Primary RMS of the liver is a rare and commonly misdiagnosed entity due to its non-specific presentation and uncommon location. Lack of characteristic clinical parameters or imaging makes histopathology the gold standard for diagnosis [2]. Though no single specific tumor marker has been identified, lactate dehydrogenase (LDH) is widely used as it is reported to be a negative prognostic marker [3, 4].

The previous case reports showed a mean survival time of 9.25 mo (2–9) with a single report showing survival of 38 mo. This is an unique case reporting primary liver rhabdomyosarcoma with peritoneal disease with excellent survival. Of all hepatic RMS cases reported, the mean survival time of patients who underwent surgery is significantly better than those who were treated with non-surgical modalities. Most of the surgeries were anatomical resections (left/right hepatectomy or extended hepatectomy) based on the size and the site of the tumor, and there was no significant difference in surgical methods.

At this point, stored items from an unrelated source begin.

==> config.mk <==
export PLATFORM = sky130hd
export DESIGN_NAME = uart_speed_receiver
export DESIGN_NICKNAME = d
export VERILOG_FILES = /design/src/rtl/etc_link_pkg.sv /design/src/rtl/uart_rx_core.sv /design/src/rtl/uart_speed_receiver.sv
export SDC_FILE = /design/constraint.sdc
export NUM_CORES = 1
export LEC_CHECK = 0
export CAP_MARGIN = 20
export CORE_ASPECT_RATIO = 0.8
export CORE_MARGIN = 3
export CORE_UTILIZATION = 25
export CTS_BUF_LIST = sky130_fd_sc_hd__clkbuf_16
export CTS_CLUSTER_SIZE = 8
export DETAILED_ROUTE_END_ITERATION = 7
export SETUP_SLACK_MARGIN = 0.4
export SYNTH_ARGS = -nofsm -noshare
export SYNTH_HDL_FRONTEND = slang
export SYNTH_HIERARCHICAL = 1
export SYNTH_SLANG_ARGS = --single-unit
export TNS_END_PERCENT = 100
==> constraint.sdc <==
create_clock -name clk -period 2.6 [get_ports clk]
set_input_delay 0.26 -clock clk [delete_from_list [all_inputs] [get_ports clk]]
set_output_delay 0.26 -clock clk [all_outputs]
set_load 0.05 [all_outputs]
==> src/rtl/etc_link_pkg.sv <==
// Shared definitions for the ETC speed link (TX framer and RX receiver).
// Optional feature macro: SPEED_CHECKSUM_EN adds a trailing checksum byte to each frame.
package etc_link_pkg;

  localparam logic [7:0] SYNC_BYTE = 8'hA5;

  // Byte-level receive states: start bit, data bits, stop bit.
  typedef enum logic [1:0] {
    BtIdle,
    BtStart,
    BtData,
    BtStop
  } byte_state_e;

  // Frame assembler states; the checksum state only exists when the checksum is enabled.
  typedef enum logic [1:0] {
    FrWaitSync,
    FrGetHi,
    FrGetLo
`ifdef SPEED_CHECKSUM_EN
    , FrGetCk
`endif
  } frame_state_e;

endpackage

==> src/rtl/uart_rx_core.sv <==
// Oversampled 8N1 UART byte receiver: input synchroniser, free-running sample-tick
// divider and start/data/stop FSM. Delivers one byte per good frame.
module uart_rx_core
  import etc_link_pkg::*;
#(
  parameter int unsigned BAUD_DVSR = 271,
  parameter int unsigned SAMPLE    = 16,
  parameter int unsigned DATA_SIZE = 8
) (
  input  logic                 clk_i,
  input  logic                 rst_ni,
  input  logic                 rx_i,
  output logic [DATA_SIZE-1:0] byte_o,
  output logic                 byte_valid_o,
  output logic                 byte_err_o,
  output logic                 busy_o
);

  localparam int unsigned DivW = (BAUD_DVSR > 1) ? $clog2(BAUD_DVSR) : 1;
  localparam int unsigned TcW  = $clog2(SAMPLE);
  localparam int unsigned BcW  = $clog2(DATA_SIZE + 1);

  localparam logic [DivW-1:0] DivLast = DivW'(BAUD_DVSR - 1);
  localparam logic [TcW-1:0]  TcMid   = TcW'(SAMPLE / 2 - 1);
  localparam logic [TcW-1:0]  TcLast  = TcW'(SAMPLE - 1);
  localparam logic [BcW-1:0]  BcLast  = BcW'(DATA_SIZE - 1);

  logic [1:0]           sync_q;
  logic                 prev_q;
  logic [DivW-1:0]      div_q;
  byte_state_e          state_q, state_d;
  logic [TcW-1:0]       tcnt_q, tcnt_d;
  logic [BcW-1:0]       bcnt_q, bcnt_d;
  logic [DATA_SIZE-1:0] shift_q, shift_d;

  logic rx_s, fall, tick;

  assign rx_s   = sync_q[1];
  assign fall   = prev_q & ~rx_s;
  assign tick   = (div_q == DivLast);
  assign byte_o = shift_q;
  assign busy_o = (state_q != BtIdle);

  // Two-stage synchroniser plus edge-history flop; idle line is high.
  always_ff @(posedge clk_i or negedge rst_ni) begin
    if (!rst_ni) begin
      sync_q <= 2'b11;
      prev_q <= 1'b1;
    end else begin
      sync_q <= {sync_q[0], rx_i};
      prev_q <= sync_q[1];
    end
  end

  // Free-running sample-tick divider, never realigned to the line.
  always_ff @(posedge clk_i or negedge rst_ni) begin
    if (!rst_ni) begin
      div_q <= '0;
    end else if (tick) begin
      div_q <= '0;
    end else begin
      div_q <= div_q + 1'b1;
    end
  end

  // Byte FSM state registers.
  always_ff @(posedge clk_i or negedge rst_ni) begin
    if (!rst_ni) begin
      state_q <= BtIdle;
      tcnt_q  <= '0;
      bcnt_q  <= '0;
      shift_q <= '0;
    end else begin
      state_q <= state_d;
      tcnt_q  <= tcnt_d;
      bcnt_q  <= bcnt_d;
      shift_q <= shift_d;
    end
  end

  // Byte FSM next state; a stop bit held low only re-arms via a fresh falling edge.
  always_comb begin
    state_d      = state_q;
    tcnt_d       = tcnt_q;
    bcnt_d       = bcnt_q;
    shift_d      = shift_q;
    byte_valid_o = 1'b0;
    byte_err_o   = 1'b0;
    case (state_q)
      BtIdle: begin
        if (fall) begin
          state_d = BtStart;
          tcnt_d  = '0;
        end
      end
      BtStart: begin
        if (tick) begin
          if (tcnt_q == TcMid) begin
            tcnt_d = '0;
            bcnt_d = '0;
            state_d = rx_s ? BtIdle : BtData;
          end else begin
            tcnt_d = tcnt_q + 1'b1;
          end
        end
      end
      BtData: begin
        if (tick) begin
          if (tcnt_q == TcLast) begin
            tcnt_d  = '0;
            shift_d = {rx_s, shift_q[DATA_SIZE-1:1]};
            if (bcnt_q == BcLast) begin
              state_d = BtStop;
            end else begin
              bcnt_d = bcnt_q + 1'b1;
            end
          end else begin
            tcnt_d = tcnt_q + 1'b1;
          end
        end
      end
      BtStop: begin
        if (tick) begin
          if (tcnt_q == TcLast) begin
            state_d      = BtIdle;
            byte_valid_o = rx_s;
            byte_err_o   = ~rx_s;
          end else begin
            tcnt_d = tcnt_q + 1'b1;
          end
        end
      end
      default: state_d = BtIdle;
    endcase
  end

endmodule

==> src/rtl/uart_speed_receiver.sv <==
// ETC speed link receiver: UART byte core plus frame assembler for {0xA5, HI, LO}.
// Optional feature macro: SPEED_CHECKSUM_EN expects {0xA5, HI, LO, CK}, CK = 0xA5^HI^LO.
module uart_speed_receiver
  import etc_link_pkg::*;
#(
  parameter int unsigned SYS_FREQ    = 50000000,
  parameter int unsigned BAUD_RATE   = 11500,
  parameter int unsigned SAMPLE      = 16,
  parameter int unsigned BAUD_DVSR   = SYS_FREQ / (SAMPLE * BAUD_RATE),
  parameter int unsigned DATA_SIZE   = 8,
  parameter int unsigned WIDTH_SPEED = 14
) (
  input  logic                   clk,
  input  logic                   reset_n,
  input  logic                   serial_data_in,
  output logic [WIDTH_SPEED-1:0] speed,
  output logic                   speed_valid,
  output logic                   frame_err,
  output logic                   rx_busy
);

  logic [DATA_SIZE-1:0] rx_byte;
  logic                 rx_valid, rx_err;

  uart_rx_core #(
    .BAUD_DVSR (BAUD_DVSR),
    .SAMPLE    (SAMPLE),
    .DATA_SIZE (DATA_SIZE)
  ) u_rx_core (
    .clk_i        (clk),
    .rst_ni       (reset_n),
    .rx_i         (serial_data_in),
    .byte_o       (rx_byte),
    .byte_valid_o (rx_valid),
    .byte_err_o   (rx_err),
    .busy_o       (rx_busy)
  );

  frame_state_e           frame_q, frame_d;
  logic [WIDTH_SPEED-1:0] speed_q, speed_d;
  logic                   valid_q, valid_d;
  logic                   err_q, err_d;
`ifdef SPEED_CHECKSUM_EN
  logic [7:0]             hi_q, hi_d;
  logic [7:0]             lo_q, lo_d;
`else
  logic [WIDTH_SPEED-9:0] hi_q, hi_d;
`endif

  assign speed       = speed_q;
  assign speed_valid = valid_q;
  assign frame_err   = err_q;

  // Frame assembler registers; outputs are registered so pulses land one clk after the byte.
  always_ff @(posedge clk or negedge reset_n) begin
    if (!reset_n) begin
      frame_q <= FrWaitSync;
      speed_q <= '0;
      valid_q <= 1'b0;
      err_q   <= 1'b0;
      hi_q    <= '0;
`ifdef SPEED_CHECKSUM_EN
      lo_q    <= '0;
`endif
    end else begin
      frame_q <= frame_d;
      speed_q <= speed_d;
      valid_q <= valid_d;
      err_q   <= err_d;
      hi_q    <= hi_d;
`ifdef SPEED_CHECKSUM_EN
      lo_q    <= lo_d;
`endif
    end
  end

  // Frame assembler next state; a repeated sync byte in place of HI restarts the frame.
  always_comb begin
    frame_d = frame_q;
    speed_d = speed_q;
    valid_d = 1'b0;
    err_d   = 1'b0;
    hi_d    = hi_q;
`ifdef SPEED_CHECKSUM_EN
    lo_d    = lo_q;
`endif
    if (rx_err) begin
      err_d   = 1'b1;
      frame_d = FrWaitSync;
    end else if (rx_valid) begin
      case (frame_q)
        FrWaitSync: begin
          if (rx_byte == SYNC_BYTE) frame_d = FrGetHi;
        end
        FrGetHi: begin
          if (rx_byte == SYNC_BYTE) begin
            frame_d = FrGetHi;
          end else if (rx_byte[7:WIDTH_SPEED-8] != '0) begin
            err_d   = 1'b1;
            frame_d = FrWaitSync;
          end else begin
`ifdef SPEED_CHECKSUM_EN
            hi_d    = rx_byte;
`else
            hi_d    = rx_byte[WIDTH_SPEED-9:0];
`endif
            frame_d = FrGetLo;
          end
        end
        FrGetLo: begin
`ifdef SPEED_CHECKSUM_EN
          lo_d    = rx_byte;
          frame_d = FrGetCk;
`else
          speed_d = {hi_q[WIDTH_SPEED-9:0], rx_byte};
          valid_d = 1'b1;
          frame_d = FrWaitSync;
`endif
        end
`ifdef SPEED_CHECKSUM_EN
        FrGetCk: begin
          if (rx_byte == (SYNC_BYTE ^ hi_q ^ lo_q)) begin
            speed_d = {hi_q[WIDTH_SPEED-9:0], lo_q};
            valid_d = 1'b1;
          end else begin
            err_d = 1'b1;
          end
          frame_d = FrWaitSync;
        end
`endif
        default: frame_d = FrWaitSync;
      endcase
    end
  end

endmodule

==> results of run 1 <==
metal layers:
metal | vias to the layer above | part of all wire, % | global-route usage, %
met1 | 811 | 53 | 12.1
met4 | 0 | 1.2 | 3.76
li1 | 785 | - | -
met3 | 5 | 3.9 | 2.17
met5 | - | 0 | 0
met2 | 33 | 42 | 12.1
cell families after synthesis:
logic type / after synthesis
buf+inv: 13
mux: 29
flops: 54
compound gates: 24
simple gates: 69
fa+ha+maj: 4
xor+xnor: 7
per-stage QoR:
step           worst slack, ns  hold slack [ns]
6_report                 0.492            0.356
5_1_grt                  0.351            0.361
4_1_cts                  0.392            0.357
3_5_place_dp             0.325            0.320
3_3_place_gp             0.372            0.312
2_1_floorplan            0.332          -0.0356
final cells by class:
class	count	area share (%)
inverters	7	0.834
flip-flops and latches	54	43.1
well taps	136	5.40
clock buffers	5	3.97
clock inverters	3	0.477
multi-input cells	133	37.1
repair buffers	27	9.18
worst max-delay path: stages, from the launching register on:
cell and delay [ns]:
dfrtp_1 0.42, inv_1 0.08, ha_2 0.17, and4b_1 0.24, nand2_2 0.11, nor4_4 0.18
and4bb_4 0.32, buf_12 0.15, mux2_2 0.33
registers in the layout (all words and copies together) (netlist names), 2 cells and up, named ones only:
| register | cells |
|---|---|
| speed | 14 |
| u_rx_core/div_q | 9 |
| u_rx_core/byte_o | 8 |
| hi_q | 6 |
| u_rx_core/bcnt_q | 4 |
| u_rx_core/tcnt_q | 4 |
| frame_q | 2 |
| u_rx_core/sync_q | 2 |
synthesized netlist by cell type (2+ instances only):
cell type,number
dfstp_2,3
or2_2,2
nand2_1,11
mux2_2,14
nand3b_1,3
o31ai_1,3
nand2b_1,2
nand3_1,8
xnor2_1,3
mux2_4,15
ha_1,4
nor4b_1,2
nor2b_1,5
nor2_1,16
nor3_1,2
nor4_1,3
o41ai_1,2
nand4b_1,2
dfrtp_1,51
a31oi_1,4
inv_1,7
xor2_1,4
clkbuf_1,3
buf_6,2
o21ai_0,6
timing repair:
| item | in CTS | in global routing |
|---|---|---|
| hold buffers | 1 | 0 |
| hold endpoints to repair | 4 | 0 |
| setup buffers | 1 | 0 |
| gates cloned | 0 | 1 |
| pin swaps | 1 | 4 |
| endpoints found under the setup margin | 21 | 21 |
| gates resized for setup | 5 | 9 |
power groups by stage:
stage,clock network [mW],logic (mW),registers [mW]
after floorplan,0,0.0290,0.881
after global placement,0,0.0548,0.883
after detailed placement,0,0.0597,0.884
after CTS,0.660,0.0609,0.868
after global routing,0.691,0.0674,0.869
final,0.639,0.0580,0.869
cells in the final DEF (no fill, tap or decap), types with 2 or more instances in the layout:
cell type / synthesis / routed
nand2_1: 11 / 10
clkdlybuf4s50_1: 0 / 17
mux2_2: 14 / 11
nor3_1: 2 / 2
a31oi_1: 4 / 4
xnor2_1: 3 / 3
ha_1: 4 / 3
o41ai_1: 2 / 2
buf_4: 0 / 4
nand2b_1: 2 / 2
nand3_1: 8 / 8
clkbuf_16: 0 / 6
mux2_4: 15 / 18
or2_2: 2 / 2
buf_12: 1 / 2
inv_1: 7 / 9
o31ai_1: 3 / 3
dfrtp_1: 51 / 50
xor2_1: 4 / 4
nand3b_1: 3 / 3
o21ai_0: 6 / 6
nor4_4: 1 / 3
nand4b_1: 2 / 2
nor2b_1: 5 / 5
nor2_1: 16 / 16
dfstp_2: 3 / 3
worst max-delay path by stage:
stage | startpoint | to | slack, ns | cells after the start
after floorplan | u_rx_core/div_q[0]$_DFF_PN0_ | speed[0]$_DFFE_PN0P_ | 0.33 | 9
after global placement | u_rx_core/div_q[0]$_DFF_PN0_ | speed[9]$_DFFE_PN0P_ | 0.37 | 8
after detailed placement | u_rx_core/div_q[0]$_DFF_PN0_ | speed[8]$_DFFE_PN0P_ | 0.32 | 8
after CTS | u_rx_core/div_q[4]$_DFF_PN0_ | u_rx_core/bcnt_q[0]$_DFFE_PN0P_ | 0.39 | 4
after global routing | u_rx_core/div_q[0]$_DFF_PN0_ | speed[9]$_DFFE_PN0P_ | 0.35 | 8
final | u_rx_core/div_q[0]$_DFF_PN0_ | speed[13]$_DFFE_PN0P_ | 0.49 | 8
==> reports/qor.csv, run 1 <==
metric;value;unit
holdPathEnd;u_rx_core/sync_q[1]$_DFF_PN1_;
fin_tns_setup;0;ns
power_per_cell_area;497;nW/um^2
synth_compound_area_share;6.67;%
fin_util;32.2;%
grt_max_degree;29;
multiInputGateArea;1170;sq um
clkLatencyLatePin;0.29;ns
routed_via_density;4.48;
power.leakage;1.40;nW
layout_min_cycle_time;2.11;ns
antennaDiodeCount;0;
grt_pass1_wl;7710;microns
hold_class;reg -> reg;
ys_ff_latch;54;
clkSinkCount;54;
rr_startpoint;u_rx_core/div_q[0]$_DFF_PN0_;
yosysSeqAreaShare;53.5;%
seq_area;1360;sq um
cts_tree;yes;
cts-root-buf;clkbuf_16;
clk_pin_slew;0.07;ns
drive_above_1_share;27.5;%
final_area;3150;sq um
synth_nets;207;
p_int;1.23;mW
die_y;96.0;microns
power.switching;338;uW
grt-ovfl-total;0;
place_area;2920;sq um
drcViolationCount;0;
final_antenna_net_count;0;
gp_congestion;0.791;
port_buffers;19;
maxSlewHeadroom;58.5;%
cp-end-kind;flip-flop;
cp_max_fo;8;
synth-simple-area-share;17.2;%
avgRoutedWirePerCell;12.6;microns
htreeDepth;2;
final-hold-violation-count;0;
maxSlewViolCount;0;
syn_to_final_growth;24.3;%
p_sw_share;21.6;%
max_freq;474;MHz
synthAdderAreaFrac;1.98;%
yosysTopAreaCell;dfrtp_1;
vias;1634;
cts_made_buffers;5;
stdcell_count;365;
ios;20;
routed_wl;4610;microns
synth-edff-count;0;
track_usage;8.47;%
total_power;1.57;mW
yosysWarnings;6;
synth_ff_type;dfrtp_1;
ys_types;48;
hold_path_depth;0;
grt_pass1_vias;1594;
post-dp-hpwl;3270;microns
synth_mux_area_share;15.1;%
avgSynthCellArea;12.7;sq um
placed_cells;354;
rsz0062_at_grt;yes;
fillCellCount;1005;
crit_required;2.78;ns
cp-start-kind;flip-flop;
seqPwrFrac;55.5;%
start_util;25.9;%
synth_area_leaders;dfrtp_1, mux2_4, mux2_2;
synth_top_family_by_area;simple AND/OR/NAND/NOR gates;
synth-async-reset-ratio;100;%
crit_type;reg -> reg;
syn_inst;200;
tightest_slew;0.623;ns
antenna_found_initial;0;
dr.pass1.iters;4;
num_rows;32;
clock_skew;0.00490;ns
post-route-period-util;81.1;%
arrival;2.28;ns
hp-start;u_rx_core/sync_q[0]$_DFF_PN1_;
outcome;complete, no violations;
dieArea;11400;sq um
die_w;119;microns
peakVddDrop;0.353;mV
setup_viol;0;
pwr-share-comb;3.7;%
r2r_cells;8;
synthXorXnorAreaFrac;2.42;%
r2r_end;speed[13]$_DFFE_PN0P_;
clockBufferDepth;2;
synth_area;2530;sq um
r2r_slack;0.49;ns
cap_viol_max_count;0;
final_net_count;235;
core;9770;sq um
drtIter0Drc;82;
synth.top_cell.area_share;50.4;%
clock_power_share;40.8;%
No activity file was read; power rests on OpenSTA's default activity.
==> inputs of run 2 (changes only) <==
clock period = 1.9 ns   (was 2.6 ns; I/O delays follow)
==> run 2 against run 1 <==
Compared with the run above: the flow now finishes with violations (setup timing); global-route usage up 1.7 points; count of clock-buffer cells in the layout stayed put; cell count up 12%; combinational power increased by 120%; clock power rose by 60%; via count is 8.9% higher; utilization rose by 5.5 points; die area is the same; routed wire length grew 20%; non-clock buffer count is 45 higher; first-iteration DRC count decreased by 11%; clock skew up 0.0016 ns; critical path type unchanged; largest cell class unchanged; highest routed layer unchanged.
==> reports/qor.csv, run 2 (synthesis results as in run 1) <==
metric;value;unit;change
postLayoutSetupSlackWorst;-0.184;ns;-0.676 ns
holdWs;0.305;ns;-0.0508 ns
core;9770;sq um;unchanged
seq_area;1360;sq um;about the same
rsz0062_at_grt;yes;;
layout_min_cycle_time;2.08;ns;-0.0243 ns
vias;1780;;+8.9%
dieArea;11400;sq um;unchanged
cts_tree;yes;;
maxSlewHeadroom;65.9;%;+7.4 points
fillCellCount;942;;-6.3%
antennaDiodeCount;0;;unchanged
final_area;3680;sq um;+17%
routed_via_density;4.34;;-3.0%
syn_to_final_growth;45.4;%;
avgRoutedWirePerCell;13.5;microns;+7.0%
antenna_found_initial;0;;unchanged
post-route-period-util;110;%;+29 points
cp-start-kind;flip-flop;;
gp_congestion;0.786;;-0.70%
place_area;3220;sq um;+11%
die_y;96.0;microns;unchanged
start_util;25.9;%;unchanged
layout_common_cells;dfrtp_1, buf_4, mux2_4, dlygate4sd2_1, nor2_1;;
cp_max_fo;9;;+1
cts_made_buffers;5;;unchanged
cts-root-buf;clkbuf_16;;
final_common_cell;dfrtp_1;;
clkLatencyLatePin;0.29;ns;about the same
outcome;finished, violations left;;
die_w;119;microns;unchanged
maxSlewViolCount;0;;unchanged
grt-ovfl-total;0;;unchanged
drcViolationCount;0;;unchanged
violations;setup timing;;
final-hold-violation-count;0;;unchanged
dr.pass1.iters;4;;unchanged
power.leakage;1.77;nW;+27%
crit_required;2.07;ns;-0.71 ns
grt_pass1_wl;9390;microns;+22%
multiInputGateArea;1310;sq um;+12%
htreeDepth;2;;unchanged
post-dp-hpwl;3590;microns;+9.6%
clkSinkCount;54;;unchanged
setup_viol;32;;+32
final_net_count;280;;+19%
grt_max_degree;55;;+90%
tightest_slew;0.514;ns;-0.109 ns
crit_type;reg -> reg;;
routed_wl;5540;microns;+20%
track_usage;10.2;%;+1.7 points
drive_above_1_share;46.4;%;+19 points
port_buffers;19;;unchanged
grt_pass1_vias;1862;;+17%
drtIter0Drc;73;;-11%
largest_reg_flops;14;;unchanged
clk_pin_slew;0.07;ns;about the same
cp-end-kind;flip-flop;;
max_freq;480;MHz;+1.2%
final_antenna_net_count;0;;unchanged
clock_skew;0.00647;ns;+0.00157 ns
cap_viol_max_count;0;;unchanged
num_rows;32;;unchanged
arrival;2.25;ns;-0.03 ns
ios;20;;unchanged
fin_tns_setup;-3.55;ns;-3.55 ns
power_per_cell_area;632;nW/um^2;+27%
clockBufferDepth;2;;unchanged
peakVddDrop;0.404;mV;+14%
hold_class;in -> reg;;
==> run 2: report_power, final <==
group          switching, mW  leakage [nW]  internal (mW)
sequential            0.0131         0.722           1.17
combinational         0.0722         0.969         0.0526
clock                  0.403        0.0812          0.617
total                  0.488          1.77           1.84
==> run 2: per-stage QoR <==
step / std cells / utilization (%) / power (mW) / worst slack (ns)
final: 410 / 37.7 / 2.33 / -0.184
after global routing: 410 / 37.7 / 2.45 / -0.289
after detailed placement: 383 / 33.0 / 1.31 / -0.234
after global placement: 383 / 33.0 / 1.30 / -0.198
after floorplan: 200 / - / 1.25 / -0.368
after CTS: 402 / 36.8 / 2.36 / -0.223
==> run 2: worst paths after layout <==
| path | from | end | slack (ns) | cells past startpoint |
|---|---|---|---|---|
| max in group asynchronous | reset_n | u_rx_core/sync_q[1]$_DFF_PN1_ | 1.17 | 3 |
| min in group asynchronous | reset_n | speed[0]$_DFFE_PN0P_ | 0.43 | 3 |
| worst max register to register | u_rx_core/div_q[0]$_DFF_PN0_ | speed[2]$_DFFE_PN0P_ | -0.18 | 8 |
| worst min-delay path | serial_data_in | u_rx_core/sync_q[0]$_DFF_PN1_ | 0.31 | 1 |
| worst min register to register | u_rx_core/sync_q[0]$_DFF_PN1_ | u_rx_core/sync_q[1]$_DFF_PN1_ | 0.36 | 0 |
| worst max-delay path | u_rx_core/div_q[0]$_DFF_PN0_ | speed[2]$_DFFE_PN0P_ | -0.18 | 8 |
==> run 2: metal layers <==
metal  part of all wire (%)  GRT usage (%)  vias to the layer above  routed length [microns]
met4                   0.97           2.41                        0                       54
met1                     50           14.5                      866                     2760
met3                    4.7           2.88                        8                      263
met2                     44           15.3                       34                     2470
met5                      0              0                        -                        0
li1                       -              -                      872                        -
==> run 2: area by class of cell <==
type                       count  area share, %
multi-input combinational    133           35.6
tap                          136           4.62
clock buffer                   5           3.40
timing repair buffer          72           17.7
sequential                    54           36.8
clock inverter                 3           1.12
inverter                       7          0.781
==> run 2: critical path: stages, from the launching register on <==
cell      delay, ns
dfrtp_1        0.38
inv_1          0.06
ha_1           0.15
and4b_1        0.24
nand2_2        0.12
nor4_4         0.29
and4bb_2       0.29
buf_12         0.15
mux2_4         0.29
==> run 2: repair_timing <==
| item | 4_1_cts | 5_1_grt |
|---|---|---|
| setup buffers | 10 | 8 |
| resized for setup | 47 | 9 |
| endpoints found under the hold margin | 51 | 0 |
| hold buffers | 1 | 0 |
| setup endpoints to repair | 65 | 49 |
| pin swaps | 15 | 7 |
==> inputs of run 3 (changes only) <==
SLEW_MARGIN = 20   (was not set)
==> results of run 3 <==
The final DEF is identical to that of run 2; final timing and power are the same.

Tumor histology affects survival with embryonal subtypes having better prognosis than pleomorphic, spindle cell and alveolar varieties [5]. Further sub-types which differ in behavior and morphology were introduced based on molecular markers [6]. Malempati and Hawkin suggested risk stratification of RMS based on tumor size, invasiveness, nodal status, primary tumor site, pathological and PAX-fusion status [7].

Multi-modality management includes surgery, radiation therapy, and chemotherapy. Neoadjuvant chemotherapy not only helped to curtail metastatic spread but also to reduce the tumor size that improved future liver remnant and allowed complete tumor resection. Based on authors’ experience and previous case reports, multimodality management might be a key factor affecting survival.